Limitations & Future Work

  • Evaluation was limited to three LLMs and did not cover a broader range of open-source multilingual models.
  • The retriever was fixed to multilingual-e5-base without exploring the possibility of joint optimization.
  • There is a lack of specialized retrieval relevance annotation datasets for multilingual RAG.
  • Future work could explore effects on larger scale models and broader language coverage.
  • vs Search-R1: Search-R1 is a monolingual RL-RAG; LcRL resolves its optimization instability in multilingual settings through the language-coupling mechanism.
  • vs D-RAG: D-RAG mitigates conflict through dialectical reasoning within a fixed pipeline; LcRL performs end-to-end joint optimization of retrieval and generation.

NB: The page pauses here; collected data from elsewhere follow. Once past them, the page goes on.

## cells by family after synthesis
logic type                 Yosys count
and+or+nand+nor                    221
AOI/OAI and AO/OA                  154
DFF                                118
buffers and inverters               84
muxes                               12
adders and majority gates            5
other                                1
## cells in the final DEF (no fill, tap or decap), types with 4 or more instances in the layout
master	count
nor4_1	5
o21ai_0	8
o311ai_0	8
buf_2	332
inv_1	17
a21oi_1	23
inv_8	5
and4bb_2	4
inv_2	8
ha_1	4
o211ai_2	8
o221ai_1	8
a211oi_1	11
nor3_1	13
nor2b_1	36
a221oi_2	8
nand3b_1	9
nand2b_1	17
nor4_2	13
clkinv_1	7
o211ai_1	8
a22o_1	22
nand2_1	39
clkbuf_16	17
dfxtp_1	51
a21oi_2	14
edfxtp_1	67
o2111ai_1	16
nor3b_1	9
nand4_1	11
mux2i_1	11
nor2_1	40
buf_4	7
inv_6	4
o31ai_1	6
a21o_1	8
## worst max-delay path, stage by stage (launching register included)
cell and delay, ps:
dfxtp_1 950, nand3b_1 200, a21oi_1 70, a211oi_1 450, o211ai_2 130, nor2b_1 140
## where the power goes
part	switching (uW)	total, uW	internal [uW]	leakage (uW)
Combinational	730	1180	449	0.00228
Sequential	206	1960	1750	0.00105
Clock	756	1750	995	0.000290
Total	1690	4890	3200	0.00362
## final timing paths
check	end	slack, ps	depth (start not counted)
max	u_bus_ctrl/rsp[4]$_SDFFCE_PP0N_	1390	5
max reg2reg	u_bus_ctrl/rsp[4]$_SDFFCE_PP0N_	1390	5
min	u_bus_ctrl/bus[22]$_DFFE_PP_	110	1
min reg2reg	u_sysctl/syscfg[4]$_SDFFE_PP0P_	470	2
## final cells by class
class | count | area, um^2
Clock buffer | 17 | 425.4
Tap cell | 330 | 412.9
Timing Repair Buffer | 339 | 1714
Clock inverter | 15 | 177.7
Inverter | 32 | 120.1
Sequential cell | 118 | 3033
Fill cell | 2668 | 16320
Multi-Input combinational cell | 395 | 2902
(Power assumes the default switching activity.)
File: config.mk
export PLATFORM = sky130hd
export DESIGN_NAME = riscv_alu_core
export DESIGN_NICKNAME = d
export VERILOG_FILES = /design/src/source/core_pkg.sv /design/src/source/stage_if.sv /design/src/source/decode_control.sv /design/src/source/execute_unit.sv /design/src/source/register_file.sv /design/src/source/riscv_alu_core.sv /design/src/source/writeback_unit.sv
export SDC_FILE = /design/constraint.sdc
export NUM_CORES = 2
export LEC_CHECK = 0
export ABC_AREA = 1
export BUFFER_PORTS_ARGS = -buffer_cell sky130_fd_sc_hd__buf_4
export CAP_MARGIN = 20
export CORE_MARGIN = 4
export CORE_UTILIZATION = 30
export DETAILED_ROUTE_END_ITERATION = 8
export SYNTH_ARGS = -nofsm -noshare
export SYNTH_HDL_FRONTEND = slang
export SYNTH_HIERARCHICAL = 1
export SYNTH_SLANG_ARGS = --single-unit
File: constraint.sdc
create_clock -name clock -period 4.9 [get_ports clock]
set_input_delay 0.245 -clock clock [delete_from_list [all_inputs] [get_ports clock]]
set_output_delay 0.245 -clock clock [all_outputs]
set_load 0.02 [all_outputs]
## config.mk

```make
export PLATFORM = sky130hd
export DESIGN_NAME = hilo_unit
export DESIGN_NICKNAME = d
export VERILOG_FILES = /design/src/design/cpu_types_pkg.sv /design/src/design/muldiv_pkg.sv /design/src/design/div_fsm.sv /design/src/design/div_counter.sv /design/src/design/div_datapath.sv /design/src/design/muldiv_ex.sv /design/src/design/hilo_pipe.sv /design/src/design/hilo_regs.sv /design/src/design/hilo_unit.sv
export SDC_FILE = /design/constraint.sdc
export NUM_CORES = 2
export LEC_CHECK = 0
export ABC_AREA = 1
export BUFFER_PORTS_ARGS = -buffer_cell sky130_fd_sc_hd__buf_2
export CAP_MARGIN = 20
export CORE_MARGIN = 5
export CORE_UTILIZATION = 35
export DETAILED_ROUTE_END_ITERATION = 7
export SYNTH_ARGS = -nofsm -noshare
export SYNTH_HDL_FRONTEND = slang
export SYNTH_HIERARCHICAL = 1
export SYNTH_SLANG_ARGS = --single-unit
```

## constraint.sdc

```tcl
create_clock -name clk -period 22.5 [get_ports clk]
set_input_delay 2.25 -clock clk [delete_from_list [all_inputs] [get_ports clk]]
set_output_delay 2.25 -clock clk [all_outputs]
set_load 0.03 [all_outputs]
```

  • vs SFT Methods: RL methods can achieve competitiveness under low-resource conditions, whereas SFT relies on large-scale data.

Rating

  • Novelty: ⭐⭐⭐⭐ Language-coupled GRPO and anti-consistency penalty are significant innovations for multilingual RL-RAG.

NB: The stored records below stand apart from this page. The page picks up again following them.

### config.mk
export PLATFORM = sky130hd
export DESIGN_NAME = aa_bridge_top
export DESIGN_NICKNAME = d
export VERILOG_FILES = /design/src/design/aa_types_pkg.sv /design/src/design/aa_map_pkg.sv /design/src/design/aa_cmd_if.sv /design/src/design/aa_reg_if.sv /design/src/design/aa_cmd_rx.sv /design/src/design/aa_exec.sv /design/src/design/aa_local_regs.sv /design/src/design/aa_resp_tx.sv /design/src/design/aa_bridge_top.sv
export SDC_FILE = /design/constraint.sdc
export NUM_CORES = 1
export LEC_CHECK = 0
export BUFFER_PORTS_ARGS = -buffer_cell sky130_fd_sc_hd__buf_4
export CORE_MARGIN = 2
export CORE_UTILIZATION = 53
export CTS_CLUSTER_SIZE = 28
export DETAILED_ROUTE_END_ITERATION = 8
export GPL_ROUTABILITY_DRIVEN = 0
export GPL_TIMING_DRIVEN = 0
export PLACE_DENSITY_LB_ADDON = 0.1
export SLEW_MARGIN = 10
export SYNTH_ARGS = -nofsm -noshare
export SYNTH_HDL_FRONTEND = slang
export SYNTH_SLANG_ARGS = --single-unit
### constraint.sdc
create_clock -name axis_clk -period 5.1 [get_ports axis_clk]
set_input_delay 0.255 -clock axis_clk [delete_from_list [all_inputs] [get_ports axis_clk]]
set_output_delay 0.255 -clock axis_clk [all_outputs]
set_load 0.02 [all_outputs]
### src/design/aa_types_pkg.sv
package aa_types_pkg;

  // --------------------
  // protocol widths
  // --------------------

  // AXI-Lite address, also the address beat of a command
  typedef logic [31:0] addr_t;

  // data word on both the stream and the AXI-Lite side
  typedef logic [31:0] data_t;

  // byte enables of one data word
  typedef logic [3:0] strb_t;

  // --------------------
  // stream user codes
  // --------------------

  // beat type carried in tuser
  typedef enum logic [1:0] {
    tu_axis      = 2'b00,  // plain stream, dropped here
    tu_write     = 2'b01,  // two beats, address then data
    tu_read_addr = 2'b10,  // one address beat
    tu_read_resp = 2'b11   // read data going back
  } tuser_e;

  // decoded command kind handed to the executor
  typedef enum logic {
    cmd_read  = 1'b0,
    cmd_write = 1'b1
  } cmd_kind_e;

endpackage

### src/design/aa_map_pkg.sv
package aa_map_pkg;

  // --------------------
  // address regions
  // --------------------

  // address bits 15..12 pick the region
  typedef logic [3:0] region_t;

  // offset inside a region, address bits 11..0
  typedef logic [11:0] ofs_t;

  // bridge registers
  localparam region_t REGION_AA_REG = 4'h2;
  // mailbox words
  localparam region_t REGION_MBOX   = 4'h3;

  // bridge register offsets
  localparam ofs_t OFS_INTR_ENABLE = 12'h000;
  localparam ofs_t OFS_INTR_STATUS = 12'h004;

  // default mailbox size in words
  localparam int MBOX_WORDS_DEF = 2;

endpackage

### src/design/aa_cmd_if.sv
`timescale 1ns/1ps

// decoded command from the stream receiver to the executor
interface aa_cmd_if;

  // rx side holds valid and payload until ready
  logic                      valid;
  logic                      ready;
  aa_types_pkg::cmd_kind_e   kind;
  aa_types_pkg::addr_t       addr;
  // only meaningful for writes
  aa_types_pkg::data_t       data;

  modport rx (
    output valid, kind, addr, data,
    input  ready
  );

  modport exec (
    input  valid, kind, addr, data,
    output ready
  );

endinterface

### src/design/aa_reg_if.sv
`timescale 1ns/1ps

// single-cycle register access from the executor to the local registers
interface aa_reg_if;

  logic                 en;
  logic                 wr;
  // region already decoded by the executor
  logic                 is_mbox;
  aa_map_pkg::ofs_t     ofs;
  aa_types_pkg::data_t  wdata;
  // combinational read data
  aa_types_pkg::data_t  rdata;

  modport exec (output en, wr, is_mbox, ofs, wdata, input rdata);

  modport regs (input en, wr, is_mbox, ofs, wdata, output rdata);

endinterface

### src/design/aa_cmd_rx.sv
`timescale 1ns/1ps

module aa_cmd_rx (
  input  logic                 axis_clk,
  input  logic                 axis_rst_n,
  input  logic                 tvalid,
  input  aa_types_pkg::data_t  tdata,
  input  aa_types_pkg::tuser_e tuser,
  output logic                 tready,
  aa_cmd_if.rx                 cmd
);

  // command register full flag
  logic cmd_valid_q;
  // set after the address beat of a write
  logic wr_phase;
  logic beat;

  // accept beats as long as the command register is free
  // a half collected write leaves it free so its data beat still goes in
  assign tready = !cmd_valid_q;
  assign beat   = tvalid && tready;

  assign cmd.valid = cmd_valid_q;

  // --------------------
  // control
  // --------------------
  always_ff @(posedge axis_clk or negedge axis_rst_n) begin
    if (!axis_rst_n) begin
      cmd_valid_q <= 1'b0;
      wr_phase    <= 1'b0;
    end else begin
      // executor took the command
      if (cmd_valid_q && cmd.ready) begin
        cmd_valid_q <= 1'b0;
      end
      if (beat) begin
        case (tuser)
          aa_types_pkg::tu_write: begin
            // second beat completes the write
            wr_phase <= !wr_phase;
            if (wr_phase) begin
              cmd_valid_q <= 1'b1;
            end
          end
          aa_types_pkg::tu_read_addr: begin
            // a read in the middle of a write drops the half write
            wr_phase    <= 1'b0;
            cmd_valid_q <= 1'b1;
          end
          // axis and read_resp beats are swallowed
          default: ;
        endcase
      end
    end
  end

  // --------------------
  // payload
  // --------------------
  always_ff @(posedge axis_clk) begin
    if (beat) begin
      if (tuser == aa_types_pkg::tu_write) begin
        if (!wr_phase) begin
          cmd.addr <= tdata;
          cmd.kind <= aa_types_pkg::cmd_write;
        end else begin
          cmd.data <= tdata;
        end
      end else if (tuser == aa_types_pkg::tu_read_addr) begin
        cmd.addr <= tdata;
        cmd.kind <= aa_types_pkg::cmd_read;
      end
    end
  end

endmodule

### src/design/aa_exec.sv
`timescale 1ns/1ps

module aa_exec (
  input  logic                axis_clk,
  input  logic                axis_rst_n,
  aa_cmd_if.exec              cmd,
  aa_reg_if.exec              regs,
  output logic                m_awvalid,
  output logic                m_arvalid,
  output logic                m_wvalid,
  output logic                m_rready,
  output aa_types_pkg::addr_t m_awaddr,
  output aa_types_pkg::addr_t m_araddr,
  output aa_types_pkg::data_t m_wdata,
  output aa_types_pkg::strb_t m_wstrb,
  input  logic                m_awready,
  input  logic                m_wready,
  input  logic                m_arready,
  input  logic                m_rvalid,
  input  aa_types_pkg::data_t m_rdata,
  output logic                resp_valid,
  output aa_types_pkg::data_t resp_data,
  input  logic                resp_ready
);

  typedef enum logic [2:0] {
    st_idle,
    st_local,
    st_wr_bus,
    st_rd_addr,
    st_rd_data
  } state_e;

  state_e                  state;
  aa_types_pkg::addr_t     addr_q;
  aa_types_pkg::data_t     data_q;
  aa_types_pkg::cmd_kind_e kind_q;
  aa_map_pkg::region_t     cmd_region;
  logic                    cmd_local;
  logic                    take;
  logic                    aw_done;
  logic                    w_done;
  logic                    aw_fire;
  logic                    w_fire;

  // one command at a time, idle means ready
  assign cmd.ready  = (state == st_idle);
  assign take       = cmd.valid && cmd.ready;
  assign cmd_region = cmd.addr[15:12];
  // regions 2 and 3 never reach the bus
  assign cmd_local  = (cmd_region == aa_map_pkg::REGION_AA_REG) ||
                      (cmd_region == aa_map_pkg::REGION_MBOX);

  // --------------------
  // AXI-Lite outputs
  // --------------------
  // top nibble is the strobe, not part of the bus address
  assign m_awaddr  = {4'b0000, addr_q[27:0]};
  assign m_araddr  = {4'b0000, addr_q[27:0]};
  assign m_wstrb   = addr_q[31:28];
  assign m_wdata   = data_q;
  assign m_awvalid = (state == st_wr_bus) && !aw_done;
  assign m_wvalid  = (state == st_wr_bus) && !w_done;
  assign m_arvalid = (state == st_rd_addr);
  // R only taken when the response can move on in the same cycle
  assign m_rready  = (state == st_rd_data) && resp_ready;
  assign aw_fire   = m_awvalid && m_awready;
  assign w_fire    = m_wvalid && m_wready;

  // local register access lasts while in st_local
  assign regs.en      = (state == st_local);
  assign regs.wr      = (kind_q == aa_types_pkg::cmd_write);
  assign regs.is_mbox = (aa_map_pkg::region_t'(addr_q[15:12]) == aa_map_pkg::REGION_MBOX);
  assign regs.ofs     = addr_q[11:0];
  assign regs.wdata   = data_q;

  // response from a local read or straight from the R channel
  assign resp_valid = ((state == st_local) && (kind_q == aa_types_pkg::cmd_read)) ||
                      ((state == st_rd_data) && m_rvalid);
  assign resp_data  = (state == st_rd_data) ? m_rdata : regs.rdata;

  // --------------------
  // FSM
  // --------------------
  always_ff @(posedge axis_clk or negedge axis_rst_n) begin
    if (!axis_rst_n) begin
      state   <= st_idle;
      aw_done <= 1'b0;
      w_done  <= 1'b0;
    end else begin
      case (state)
        st_idle: begin
          if (take) begin
            if (cmd_local) begin
              state <= st_local;
            end else if (cmd.kind == aa_types_pkg::cmd_write) begin
              state <= st_wr_bus;
            end else begin
              state <= st_rd_addr;
            end
          end
        end
        st_local: begin
          // a write finishes at once, a read waits for the response slot
          if (kind_q == aa_types_pkg::cmd_write || resp_ready) begin
            state <= st_idle;
          end
        end
        st_wr_bus: begin
          if (aw_fire) begin
            aw_done <= 1'b1;
          end
          if (w_fire) begin
            w_done <= 1'b1;
          end
          // both channels done, in any order
          if ((aw_done || aw_fire) && (w_done || w_fire)) begin
            aw_done <= 1'b0;
            w_done  <= 1'b0;
            state   <= st_idle;
          end
        end
        st_rd_addr: begin
          if (m_arready) begin
            state <= st_rd_data;
          end
        end
        st_rd_data: begin
          if (m_rvalid && m_rready) begin
            state <= st_idle;
          end
        end
        default: state <= st_idle;
      endcase
    end
  end

  // command payload, loaded when taken
  always_ff @(posedge axis_clk) begin
    if (take) begin
      addr_q <= cmd.addr;
      data_q <= cmd.data;
      kind_q <= cmd.kind;
    end
  end

endmodule

### src/design/aa_local_regs.sv
`timescale 1ns/1ps

module aa_local_regs #(
  parameter int mbox_words = aa_map_pkg::MBOX_WORDS_DEF
) (
  input  logic    axis_clk,
  input  logic    axis_rst_n,
  aa_reg_if.regs  regs,
  output logic    mb_irq
);

  localparam int idx_w = (mbox_words > 1) ? $clog2(mbox_words) : 1;

  aa_types_pkg::data_t mbox [mbox_words];
  logic [idx_w-1:0]    mb_idx;
  logic                intr_enable;
  logic                intr_status;
  logic                mbox_wr;
  logic                reg_wr;

  // word select sits above the byte offset
  assign mb_idx  = (mbox_words == 1) ? '0 : regs.ofs[2 +: idx_w];
  assign mbox_wr = regs.en && regs.wr && regs.is_mbox;
  assign reg_wr  = regs.en && regs.wr && !regs.is_mbox;

  // --------------------
  // mailbox
  // --------------------
  always_ff @(posedge axis_clk) begin
    if (mbox_wr) begin
      mbox[mb_idx] <= regs.wdata;
    end
  end

  // --------------------
  // interrupt
  // --------------------
  always_ff @(posedge axis_clk or negedge axis_rst_n) begin
    if (!axis_rst_n) begin
      intr_enable <= 1'b0;
      intr_status <= 1'b0;
      mb_irq      <= 1'b0;
    end else begin
      if (reg_wr && regs.ofs == aa_map_pkg::OFS_INTR_ENABLE) begin
        intr_enable <= regs.wdata[0];
      end
      // mailbox write from the stream raises status, write 1 clears it
      if (mbox_wr) begin
        intr_status <= 1'b1;
      end else if (reg_wr && regs.ofs == aa_map_pkg::OFS_INTR_STATUS && regs.wdata[0]) begin
        intr_status <= 1'b0;
      end
      mb_irq <= intr_status && intr_enable;
    end
  end

  // read mux, unmapped offsets read zero
  always_comb begin
    regs.rdata = '0;
    if (regs.is_mbox) begin
      regs.rdata = mbox[mb_idx];
    end else if (regs.ofs == aa_map_pkg::OFS_INTR_ENABLE) begin
      regs.rdata = aa_types_pkg::data_t'(intr_enable);
    end else if (regs.ofs == aa_map_pkg::OFS_INTR_STATUS) begin
      regs.rdata = aa_types_pkg::data_t'(intr_status);
    end
  end

endmodule

### src/design/aa_resp_tx.sv
`timescale 1ns/1ps

module aa_resp_tx (
  input  logic                 axis_clk,
  input  logic                 axis_rst_n,
  input  logic                 resp_valid,
  input  aa_types_pkg::data_t  resp_data,
  output logic                 resp_ready,
  output logic                 tvalid,
  output aa_types_pkg::data_t  tdata,
  output aa_types_pkg::tuser_e tuser,
  input  logic                 tready
);

  logic                tvalid_q;
  aa_types_pkg::data_t tdata_q;

  // one-entry buffer, refuse new data while a beat is out
  assign resp_ready = !tvalid_q;

  assign tvalid = tvalid_q;
  assign tdata  = tdata_q;
  // everything sent back is a read response
  assign tuser  = aa_types_pkg::tu_read_resp;

  always_ff @(posedge axis_clk or negedge axis_rst_n) begin
    if (!axis_rst_n) begin
      tvalid_q <= 1'b0;
    end else if (resp_valid && resp_ready) begin
      tvalid_q <= 1'b1;
    end else if (tready) begin
      tvalid_q <= 1'b0;
    end
  end

  always_ff @(posedge axis_clk) begin
    if (resp_valid && resp_ready) begin
      tdata_q <= resp_data;
    end
  end

endmodule

### src/design/aa_bridge_top.sv
`timescale 1ns/1ps

module aa_bridge_top #(
  parameter int mbox_words = aa_map_pkg::MBOX_WORDS_DEF
) (
  input  logic                axis_clk,
  input  logic                axis_rst_n,
  // stream slave, commands in
  input  logic                as_aa_tvalid,
  input  aa_types_pkg::data_t as_aa_tdata,
  input  logic [1:0]          as_aa_tuser,
  output logic                aa_as_tready,
  // stream master, read responses out
  output logic                aa_as_tvalid,
  output aa_types_pkg::data_t aa_as_tdata,
  output logic [1:0]          aa_as_tuser,
  input  logic                as_aa_tready,
  // AXI-Lite master
  output logic                m_awvalid,
  output aa_types_pkg::addr_t m_awaddr,
  input  logic                m_awready,
  output logic                m_wvalid,
  output aa_types_pkg::data_t m_wdata,
  output aa_types_pkg::strb_t m_wstrb,
  input  logic                m_wready,
  output logic                m_arvalid,
  output aa_types_pkg::addr_t m_araddr,
  input  logic                m_arready,
  input  logic                m_rvalid,
  input  aa_types_pkg::data_t m_rdata,
  output logic                m_rready,
  // mailbox interrupt
  output logic                mb_irq
);

  logic                resp_valid;
  logic                resp_ready;
  aa_types_pkg::data_t resp_data;

  aa_cmd_if cmd_bus ();
  aa_reg_if reg_bus ();

  // --------------------
  // pipeline stages
  // --------------------
  aa_cmd_rx cmd_rx_inst (
    .axis_clk   (axis_clk),
    .axis_rst_n (axis_rst_n),
    .tvalid     (as_aa_tvalid),
    .tdata      (as_aa_tdata),
    .tuser      (aa_types_pkg::tuser_e'(as_aa_tuser)),
    .tready     (aa_as_tready),
    .cmd        (cmd_bus.rx)
  );

  aa_exec exec_inst (
    .axis_clk   (axis_clk),
    .axis_rst_n (axis_rst_n),
    .cmd        (cmd_bus.exec),
    .regs       (reg_bus.exec),
    .m_awvalid  (m_awvalid),
    .m_arvalid  (m_arvalid),
    .m_wvalid   (m_wvalid),
    .m_rready   (m_rready),
    .m_awaddr   (m_awaddr),
    .m_araddr   (m_araddr),
    .m_wdata    (m_wdata),
    .m_wstrb    (m_wstrb),
    .m_awready  (m_awready),
    .m_wready   (m_wready),
    .m_arready  (m_arready),
    .m_rvalid   (m_rvalid),
    .m_rdata    (m_rdata),
    .resp_valid (resp_valid),
    .resp_data  (resp_data),
    .resp_ready (resp_ready)
  );

  // mailbox and interrupt registers
  aa_local_regs #(
    .mbox_words (mbox_words)
  ) local_regs_inst (
    .axis_clk   (axis_clk),
    .axis_rst_n (axis_rst_n),
    .regs       (reg_bus.regs),
    .mb_irq     (mb_irq)
  );

  aa_resp_tx resp_tx_inst (
    .axis_clk   (axis_clk),
    .axis_rst_n (axis_rst_n),
    .resp_valid (resp_valid),
    .resp_data  (resp_data),
    .resp_ready (resp_ready),
    .tvalid     (aa_as_tvalid),
    .tdata      (aa_as_tdata),
    .tuser      (aa_as_tuser),
    .tready     (as_aa_tready)
  );

endmodule

==> summary.txt <==
Die
  – Core Area: between 15,000 and 20,000 um^2
  – Die width: 131 um
  – Cell Rows: 46
  – # IOs: between 200 and 250
  – Initial Util: a little over half
  – Die Height: ~130 um
  – Die area: roughly 17,000 um^2

Timing
  – Hold_ws: approximately 0.022 ns
  – Worst-Margin Slew: around 0.85 ns
  – Worst slew margin: between 40 and 50%
  – Final Hold Viols: 0
  – RSZ-0062 raised after global routing: no
  – Final period utilization: between 40% and 50%
  – Fin. max-slew vios: 0
  – Final setup viols: 0
  – Final Skew: 0.00941 ns
  – Peak Freq: approximately 0.42 GHz
  – Clock period minus worst slack: about 2.4 ns
  – Post-route setup TNS: 0 ns

Yosys
  – Cells after synthesis: between 400 and 500
  – Largest area contributor in the netlist: edfxtp_1
  – Post-Syn Area per Cell: roughly 18 um^2
  – Asr flop ratio synth: ~4.6%
  – Most instantiated cells after synthesis: 226 x edfxtp_1, 44 x nand2_1, 39 x buf_4
  – FF+latch count, synth: about 240
  – Primary FF master, synth: edfxtp_1
  – Main area contributors after synthesis: edfxtp_1 80%, mux2i_1 3.8%, buf_4 3.4%
  – Yosys synthesis warning count: 0
  – Post-synthesis instance area: 8530 um^2
  – Register area share after synthesis: 83.0%
  – Count leader, synth: edfxtp_1
  – EDFF count, synth: ~230
  – Yosys cell types: 42
  – Share of the synthesized area in the top cell type: about four fifths

GRT
  – Initial antenna violation count: 1
  – First-pass GRT wire length: 25,100 um
  – Vias in the first global route: between 4,000 and 5,000
  – Most Crowded Layer GR: met2
  – Global Route Usage Sum: between 15 and 20%
  – Grt total ovfl: 0
  – Met1 usage: a little over a quarter
  – Largest net degree at the start of global routing: 33
  – GR Layer Usage met3: 3.91%
  – Met2 track demand over resource: around 33%

Detailed routing
  – Via density: 4.89
  – Post-DR wirelength/cell: roughly 18 um
  – Drt first pass iters: 4
  – Post-Route WL: 17,300 um
  – DRC viols: 0
  – Antenna Nets Post-Route: 0
  – Starting DRT DRC Count: approximately 320
  – Vias: 4,752

Finish
  – Fin nets: ~800
  – Share of layout cells above drive strength 1: between 30 and 40%
  – Area Growth Syn to Fin: 35.6%
  – Fin util: 73.1%
  – Non-Filler Instances: about 1,000

Job
  – MaxCap Viol Count: 0

Power
  – LEAKAGE: roughly 4.5 nW
  – PD cells: approximately 440 nW/um^2
  – Switching share of power: a little over a quarter
  – Clock power share: between 30% and 40%
  – Worst vdd ir: between 0.3 and 0.4 mV
  – Total Power: roughly 5.1 mW
  – Int Pwr: roughly 3.7 mW
  – Sequential share of power: roughly half
  – Switch Pwr: between 1 and 1.5 mW
  – Comb power frac: around a fifth

Clocking
  – Clock tree from TritonCTS: yes
  – H-Tree Depth: 1
  – Setup Fix Bufs, Post-CTS: 0
  – CTS Root Cell: clkbuf_16
  – Clock buffer count from CTS: 23
  – Clk slew on worst S/H paths: roughly 0.06 ns
  – # clock sinks: between 200 and 250
  – Clock Latency Late Sink: 0.49 ns
  – Maximum clock insertion buffer count: 3

Critical path
  – CP Capture Type: flop
  – WP data required: around 5.3 ns
  – Crit Path Max Fanout: 24
  – Critical path startpoint category: flop
  – Max stage delay cell, worst path: nor2_4
  – Crit path arrival time: about 2.6 ns
  – Kind of critical path: reg2reg
  – CP Cell Sequence: buf_4, or3_1, nor2_4, buf_12, buf_16
  – Family with the most delay on the worst path: simple AND/OR/NAND/NOR gates
  – Largest stage delay on the critical path: 0.59 ns
  – WP buf/inv: 3

Placement
  – Detailed placer's ending HPWL: 11,900 um
  – Dpl cells: 900
  – Port Buffers: approximately 200

Run status
  – Status: finished clean

Min path
  – Hold Crit Class: in2reg
## sequential cells by signal (all words and copies together) (netlist names), 3 cells and up, named ones only
register and flops:
exec_inst.addr_q 32, local_regs_inst.mbox 64, resp_tx_inst.tdata 32, cmd_rx_inst.cmd.data 32
exec_inst.state 3, exec_inst.m_wdata 32, cmd_rx_inst.cmd.addr 32
## power by group through the flow
stage	Clock, mW	Combinational [mW]	Sequential, mW
detailed placement	0	1.01	2.56
floorplan	0	0.415	2.68
CTS	1.57	1.04	2.52
global route	1.65	1.10	2.54
global placement	0	0.926	2.56
finish	1.55	1.03	2.52
## cell type report
| class | count | area (um^2) |
|---|---|---|
| plain buffers | 50 | 365 |
| fillers | 1024 | 4260 |
| clock buffers | 33 | 623 |
| flip-flops and latches | 238 | 7080 |
| clock inverters | 5 | 47.5 |
| repair buffers | 244 | 2020 |
| well taps | 216 | 270 |
| diodes | 1 | 2.50 |
| inverters | 7 | 26.3 |
| multi-input cells | 178 | 1130 |
## through the flow
step           instance area, um^2  setup slack, ns
3_5_place_dp                 10600             2.71
2_1_floorplan                 8560             1.43
3_3_place_gp                 10400           0.0306
5_1_grt                      11600             2.60
4_1_cts                      11600             2.69
6_report                     11600             2.73
## repair_timing
action,in CTS,in global routing
hold endpoints to repair,75,0
hold buffers,33,0
resized for setup,0,0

  • Experimental Thoroughness: ⭐⭐⭐⭐⭐ Multiple models \(\times\) two datasets \(\times\) detailed ablation \(\times\) data scale/language coverage analysis.
  • Writing Quality: ⭐⭐⭐⭐ Problem definitions are clear, the method description is organized, and visualizations are rich.
  • Value: ⭐⭐⭐⭐ Opens a new route for post-training optimization of multilingual RAG; the anti-consistency penalty idea is widely reusable.